Kennan writes: “Much depends on the health and vigour of our own society. World communism is like a malignant parasite which feeds only on diseased tissue. This is the point at which domestic and foreign policies meet. Every courageous and incisive measure to solve internal problems of our own society, to improve self-confidence, discipline, morale and community spirit of our own people, is a diplomatic victory … If we cannot abandon fatalism and indifference in the face of deficiencies in our own society, Moscow will profit.”
This question about the health and vigour of Western society is as much a part of Kennan’s response to communism as his strategic policy of containment. It should be revived as part of the West’s response to the emerging Sino-Russo power bloc undergirded by the Putin-Xi bromance.
What steps can we make to strengthen our democracies to ensure people have faith in elites? To strengthen our economies to ensure that opportunity is extended to all? To fortify the family and civil society – to mend the fissures of social fragmentation?
Action on all these points not only bolsters Western societies, it strengthens their global appeal. “We must formulate and put forward for other nations a much more positive and constructive picture of the sort of world we would like to see than we have put forward in the past,” he wrote.

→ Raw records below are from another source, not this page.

--- src/rtl/sync_serializer.sv ---
// Phase-locked 4:1 serializer: checks the clock generator's sync phase, buffers
// words in a 2-entry FIFO and sends each as four sync-aligned serial beats.
module sync_serializer #(
  parameter int unsigned LANES    = 2,
  parameter int unsigned LOCK_CNT = 4,
  parameter logic        IDLE_BIT = 1'b0
) (
  input  logic               clk,
  input  logic               rst_n,
  input  logic [1:0]         sync,
  input  logic [4*LANES-1:0] in_data,
  input  logic               in_valid,
  output logic               in_ready,
  output logic [LANES-1:0]   ser_data,
  output logic               ser_valid,
  output logic               frame_start,
  output logic               locked,
  output logic               sync_err
);
  localparam int unsigned WW = 4 * LANES;
  localparam int unsigned CW = 4;

  typedef enum logic [1:0] {UNLOCKED, LOCKING, LOCKED_S} state_e;

  state_e        state_q;
  logic [1:0]    prev_sync_q;
  logic [CW-1:0] cnt_q;
  logic          locked_q, sync_err_q;

  logic          match_c, run_c, drop_c, boundary_c;
  logic          push_c, pop_c, avail_c;
  logic [WW-1:0] head_c;

  logic [WW-1:0]    mem_q [2];
  logic             rd_q, rd_d, wr_q, wr_d;
  logic [1:0]       occ_q, occ_d;
  logic             in_ready_q, in_ready_d;
  logic [WW-1:0]    frame_q, frame_d;
  logic             active_q, active_d;
  logic [LANES-1:0] ser_data_q, ser_data_d;
  logic             ser_valid_q, ser_valid_d;
  logic             frame_start_q, frame_start_d;

  assign match_c    = (sync == 2'(prev_sync_q + 2'd1));
  assign run_c      = (state_q == LOCKED_S) && match_c;
  assign drop_c     = (state_q == LOCKED_S) && !match_c;
  assign boundary_c = run_c && (sync == 2'd3);
  assign push_c     = in_valid && in_ready_q;
  // An empty FIFO forwards a word pushed on the boundary edge straight into the frame.
  assign avail_c    = (occ_q != 2'd0) || push_c;
  assign pop_c      = boundary_c && avail_c;
  assign head_c     = (occ_q == 2'd0) ? in_data : mem_q[rd_q];

  // Lock FSM: acquisition counts consecutive +1 steps of sync.
  always_ff @(posedge clk or negedge rst_n) begin
    if (!rst_n) begin
      state_q     <= UNLOCKED;
      prev_sync_q <= 2'd0;
      cnt_q       <= '0;
      locked_q    <= 1'b0;
      sync_err_q  <= 1'b0;
    end else begin
      prev_sync_q <= sync;
      sync_err_q  <= 1'b0;
      case (state_q)
        UNLOCKED: begin
          state_q <= LOCKING;
          cnt_q   <= '0;
        end
        LOCKING: begin
          if (!match_c) begin
            cnt_q <= '0;
          end else if (CW'(cnt_q + 1'b1) == CW'(LOCK_CNT)) begin
            state_q  <= LOCKED_S;
            cnt_q    <= CW'(LOCK_CNT);
            locked_q <= 1'b1;
          end else begin
            cnt_q <= CW'(cnt_q + 1'b1);
          end
        end
        LOCKED_S: begin
          if (!match_c) begin
            state_q    <= LOCKING;
            cnt_q      <= '0;
            locked_q   <= 1'b0;
            sync_err_q <= 1'b1;
          end
        end
        default: state_q <= UNLOCKED;
      endcase
    end
  end

  // FIFO bookkeeping, frame register and serial beat selection.
  always_comb begin
    logic [3:0] nib;
    nib           = 4'd0;
    rd_d          = pop_c ? ~rd_q : rd_q;
    wr_d          = push_c ? ~wr_q : wr_q;
    occ_d         = 2'(occ_q + 2'(push_c) - 2'(pop_c));
    frame_d       = frame_q;
    active_d      = active_q;
    ser_data_d    = {LANES{IDLE_BIT}};
    ser_valid_d   = 1'b0;
    frame_start_d = 1'b0;
    if (drop_c) begin
      active_d = 1'b0;
      frame_d  = '0;
    end else if (run_c) begin
      if (active_q) begin
        for (int l = 0; l < LANES; l++) begin
          nib           = frame_q[4*l +: 4];
          ser_data_d[l] = nib[sync];
        end
        ser_valid_d   = 1'b1;
        frame_start_d = (sync == 2'd0);
      end
      if (boundary_c) begin
        active_d = avail_c;
        if (avail_c) frame_d = head_c;
      end
    end
    in_ready_d = (occ_d != 2'd2);
  end

  always_ff @(posedge clk or negedge rst_n) begin
    if (!rst_n) begin
      mem_q[0]      <= '0;
      mem_q[1]      <= '0;
      rd_q          <= 1'b0;
      wr_q          <= 1'b0;
      occ_q         <= 2'd0;
      in_ready_q    <= 1'b1;
      frame_q       <= '0;
      active_q      <= 1'b0;
      ser_data_q    <= {LANES{IDLE_BIT}};
      ser_valid_q   <= 1'b0;
      frame_start_q <= 1'b0;
    end else begin
      if (push_c) mem_q[wr_q] <= in_data;
      rd_q          <= rd_d;
      wr_q          <= wr_d;
      occ_q         <= occ_d;
      in_ready_q    <= in_ready_d;
      frame_q       <= frame_d;
      active_q      <= active_d;
      ser_data_q    <= ser_data_d;
      ser_valid_q   <= ser_valid_d;
      frame_start_q <= frame_start_d;
    end
  end

  assign in_ready    = in_ready_q;
  assign ser_data    = ser_data_q;
  assign ser_valid   = ser_valid_q;
  assign frame_start = frame_start_q;
  assign locked      = locked_q;
  assign sync_err    = sync_err_q;
endmodule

“It is not enough to urge people to develop political processes similar to our own.”
He goes on to argue that many in the world crave security more than “abstract” freedom.

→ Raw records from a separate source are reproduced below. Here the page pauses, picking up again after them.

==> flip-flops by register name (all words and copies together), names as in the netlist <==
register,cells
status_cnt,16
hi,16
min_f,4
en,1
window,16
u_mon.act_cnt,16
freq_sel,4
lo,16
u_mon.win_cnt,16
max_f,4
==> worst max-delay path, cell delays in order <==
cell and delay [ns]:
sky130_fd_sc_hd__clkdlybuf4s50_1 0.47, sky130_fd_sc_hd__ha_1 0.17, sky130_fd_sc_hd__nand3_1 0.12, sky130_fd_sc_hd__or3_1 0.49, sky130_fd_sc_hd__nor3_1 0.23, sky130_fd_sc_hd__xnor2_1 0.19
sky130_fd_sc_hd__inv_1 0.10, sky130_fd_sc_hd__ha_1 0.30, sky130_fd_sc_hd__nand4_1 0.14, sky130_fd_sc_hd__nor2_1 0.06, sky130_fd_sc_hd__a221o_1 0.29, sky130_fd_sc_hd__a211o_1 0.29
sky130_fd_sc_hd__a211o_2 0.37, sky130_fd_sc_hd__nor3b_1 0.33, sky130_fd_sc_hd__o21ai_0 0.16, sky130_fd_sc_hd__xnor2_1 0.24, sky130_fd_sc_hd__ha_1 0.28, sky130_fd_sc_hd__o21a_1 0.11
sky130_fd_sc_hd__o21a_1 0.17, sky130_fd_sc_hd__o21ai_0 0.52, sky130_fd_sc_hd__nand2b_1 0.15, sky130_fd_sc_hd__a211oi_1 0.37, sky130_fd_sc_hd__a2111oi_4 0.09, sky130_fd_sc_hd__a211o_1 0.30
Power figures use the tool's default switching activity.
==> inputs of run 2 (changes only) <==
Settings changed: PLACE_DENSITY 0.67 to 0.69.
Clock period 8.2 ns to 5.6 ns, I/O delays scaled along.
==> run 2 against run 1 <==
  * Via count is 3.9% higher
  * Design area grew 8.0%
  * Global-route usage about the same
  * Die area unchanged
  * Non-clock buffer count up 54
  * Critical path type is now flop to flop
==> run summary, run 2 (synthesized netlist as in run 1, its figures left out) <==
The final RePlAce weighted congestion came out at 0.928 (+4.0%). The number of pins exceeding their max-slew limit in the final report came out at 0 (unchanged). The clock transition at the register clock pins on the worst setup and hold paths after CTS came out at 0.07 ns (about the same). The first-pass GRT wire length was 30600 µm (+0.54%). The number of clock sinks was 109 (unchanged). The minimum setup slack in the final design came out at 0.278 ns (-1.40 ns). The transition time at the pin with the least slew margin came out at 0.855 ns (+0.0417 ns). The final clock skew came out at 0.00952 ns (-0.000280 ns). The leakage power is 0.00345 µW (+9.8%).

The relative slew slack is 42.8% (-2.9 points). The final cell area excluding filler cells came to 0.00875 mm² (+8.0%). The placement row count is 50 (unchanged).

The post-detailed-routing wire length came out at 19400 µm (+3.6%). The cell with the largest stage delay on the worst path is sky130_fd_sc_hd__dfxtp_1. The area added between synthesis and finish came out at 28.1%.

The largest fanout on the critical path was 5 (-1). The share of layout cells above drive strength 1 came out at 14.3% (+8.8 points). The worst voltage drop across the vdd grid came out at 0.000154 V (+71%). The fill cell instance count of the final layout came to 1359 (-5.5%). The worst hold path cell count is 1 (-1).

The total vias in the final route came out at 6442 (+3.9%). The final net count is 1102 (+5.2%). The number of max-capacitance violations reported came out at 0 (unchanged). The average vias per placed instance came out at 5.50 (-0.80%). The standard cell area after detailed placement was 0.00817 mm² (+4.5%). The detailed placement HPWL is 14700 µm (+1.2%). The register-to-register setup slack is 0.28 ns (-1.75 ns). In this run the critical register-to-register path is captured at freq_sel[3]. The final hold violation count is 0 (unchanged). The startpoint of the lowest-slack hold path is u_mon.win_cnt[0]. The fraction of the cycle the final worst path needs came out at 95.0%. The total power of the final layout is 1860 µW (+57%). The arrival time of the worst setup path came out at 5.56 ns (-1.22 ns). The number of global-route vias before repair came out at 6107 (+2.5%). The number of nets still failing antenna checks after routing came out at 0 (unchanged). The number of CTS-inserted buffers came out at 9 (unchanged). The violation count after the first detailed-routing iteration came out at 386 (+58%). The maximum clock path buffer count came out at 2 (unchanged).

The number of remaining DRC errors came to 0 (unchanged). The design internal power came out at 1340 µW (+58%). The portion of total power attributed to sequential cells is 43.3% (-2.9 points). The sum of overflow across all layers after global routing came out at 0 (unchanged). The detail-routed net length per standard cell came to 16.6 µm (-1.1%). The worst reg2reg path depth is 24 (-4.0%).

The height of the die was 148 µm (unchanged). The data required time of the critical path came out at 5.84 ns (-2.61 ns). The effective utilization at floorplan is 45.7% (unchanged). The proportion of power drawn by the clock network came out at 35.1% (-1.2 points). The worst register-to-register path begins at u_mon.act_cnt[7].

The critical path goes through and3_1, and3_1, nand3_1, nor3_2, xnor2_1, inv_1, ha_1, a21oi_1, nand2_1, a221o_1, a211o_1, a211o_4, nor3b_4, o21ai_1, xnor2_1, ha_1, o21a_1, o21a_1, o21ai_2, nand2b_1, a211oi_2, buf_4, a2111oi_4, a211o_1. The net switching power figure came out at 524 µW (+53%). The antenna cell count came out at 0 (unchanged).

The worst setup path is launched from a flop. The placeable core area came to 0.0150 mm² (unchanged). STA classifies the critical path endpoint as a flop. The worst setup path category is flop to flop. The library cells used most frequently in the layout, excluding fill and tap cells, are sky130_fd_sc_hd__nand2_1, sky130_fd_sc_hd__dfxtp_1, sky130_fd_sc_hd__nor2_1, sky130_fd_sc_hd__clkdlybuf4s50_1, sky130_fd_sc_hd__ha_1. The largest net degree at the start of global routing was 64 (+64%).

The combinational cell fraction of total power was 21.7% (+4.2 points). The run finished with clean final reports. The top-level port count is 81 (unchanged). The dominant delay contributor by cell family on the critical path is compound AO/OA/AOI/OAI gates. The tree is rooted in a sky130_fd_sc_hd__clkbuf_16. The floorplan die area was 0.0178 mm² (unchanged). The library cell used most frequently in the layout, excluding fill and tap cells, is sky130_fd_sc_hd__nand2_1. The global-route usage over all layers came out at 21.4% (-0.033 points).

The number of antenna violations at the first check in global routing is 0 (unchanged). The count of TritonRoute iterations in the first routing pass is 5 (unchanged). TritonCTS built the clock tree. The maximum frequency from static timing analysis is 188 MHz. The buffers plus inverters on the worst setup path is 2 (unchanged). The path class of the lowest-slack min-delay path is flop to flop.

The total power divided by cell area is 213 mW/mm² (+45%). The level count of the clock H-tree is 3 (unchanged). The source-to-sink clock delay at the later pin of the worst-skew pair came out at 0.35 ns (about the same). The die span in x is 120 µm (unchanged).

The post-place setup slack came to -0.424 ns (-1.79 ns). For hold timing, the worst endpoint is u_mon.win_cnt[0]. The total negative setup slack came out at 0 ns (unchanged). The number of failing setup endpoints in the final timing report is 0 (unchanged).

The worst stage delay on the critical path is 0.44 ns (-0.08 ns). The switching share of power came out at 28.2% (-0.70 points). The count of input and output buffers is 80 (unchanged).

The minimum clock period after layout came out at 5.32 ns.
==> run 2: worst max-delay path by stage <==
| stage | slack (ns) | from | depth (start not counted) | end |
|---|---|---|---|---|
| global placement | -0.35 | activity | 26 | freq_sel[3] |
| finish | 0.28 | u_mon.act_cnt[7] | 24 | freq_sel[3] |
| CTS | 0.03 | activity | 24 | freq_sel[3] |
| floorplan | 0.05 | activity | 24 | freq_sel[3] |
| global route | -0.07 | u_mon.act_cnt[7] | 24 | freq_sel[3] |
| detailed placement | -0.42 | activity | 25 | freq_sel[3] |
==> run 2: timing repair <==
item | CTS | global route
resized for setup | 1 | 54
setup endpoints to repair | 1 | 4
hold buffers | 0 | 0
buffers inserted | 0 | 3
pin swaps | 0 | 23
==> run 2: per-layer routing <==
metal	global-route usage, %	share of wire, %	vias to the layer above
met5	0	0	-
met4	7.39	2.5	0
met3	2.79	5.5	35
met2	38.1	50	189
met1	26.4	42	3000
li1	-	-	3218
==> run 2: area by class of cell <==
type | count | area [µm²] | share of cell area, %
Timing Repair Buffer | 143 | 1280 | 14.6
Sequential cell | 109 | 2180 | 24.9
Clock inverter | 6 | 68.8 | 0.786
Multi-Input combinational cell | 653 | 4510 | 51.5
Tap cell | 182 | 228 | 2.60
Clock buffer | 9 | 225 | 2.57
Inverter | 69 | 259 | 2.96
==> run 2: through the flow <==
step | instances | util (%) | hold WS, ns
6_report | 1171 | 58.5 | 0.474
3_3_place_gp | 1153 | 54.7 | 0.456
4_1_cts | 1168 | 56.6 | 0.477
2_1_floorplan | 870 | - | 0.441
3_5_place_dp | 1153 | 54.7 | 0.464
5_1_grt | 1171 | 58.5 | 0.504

“We should be better able than the Russians to give them this. And unless we do, the Russians surely will.” The pragmatic point is well made by Kennan. And it deserves to be re-made.
The West, he concludes, “must have the courage and self-confidence to cling to our own methods and conceptions of human society. The greatest danger that can befall us in coping with this problem … is that we shall allow ourselves to become like those with whom we are coping.”
One wonders if Kennan, in the Russian winter of 1946, possessed a crystal ball enabling him to see over the horizon to the day when the American people would elect a fan of a paranoid Russian autocrat into the highest office in the land.
Kennan’s in many ways audacious cable was sent to the US State Department, though its target audience was none other than US President Harry Truman. It had a tangible result. It framed the policy of containment; even if that policy took a more military expression, under Truman, than Kennan anticipated or desired.
But it has much more to offer the curious contemporary reader. It’s an analysis of the perpetual springs of Russian expansionism, with many points that apply equally to China. And it concludes with a powerful call for social renewal – not just military confrontation – in response to the threats posed by a dangerous foreign adversary.
Perhaps Cold War II represents an opportunity, as crises often do, and that it might help us to strengthen and sharpen “self-confidence, morale, discipline and community spirit” – Kennan’s catalogue of virtues – on the whetstone of great power rivalry.
Luke Slattery is a Launceston-based writer, editor and critic.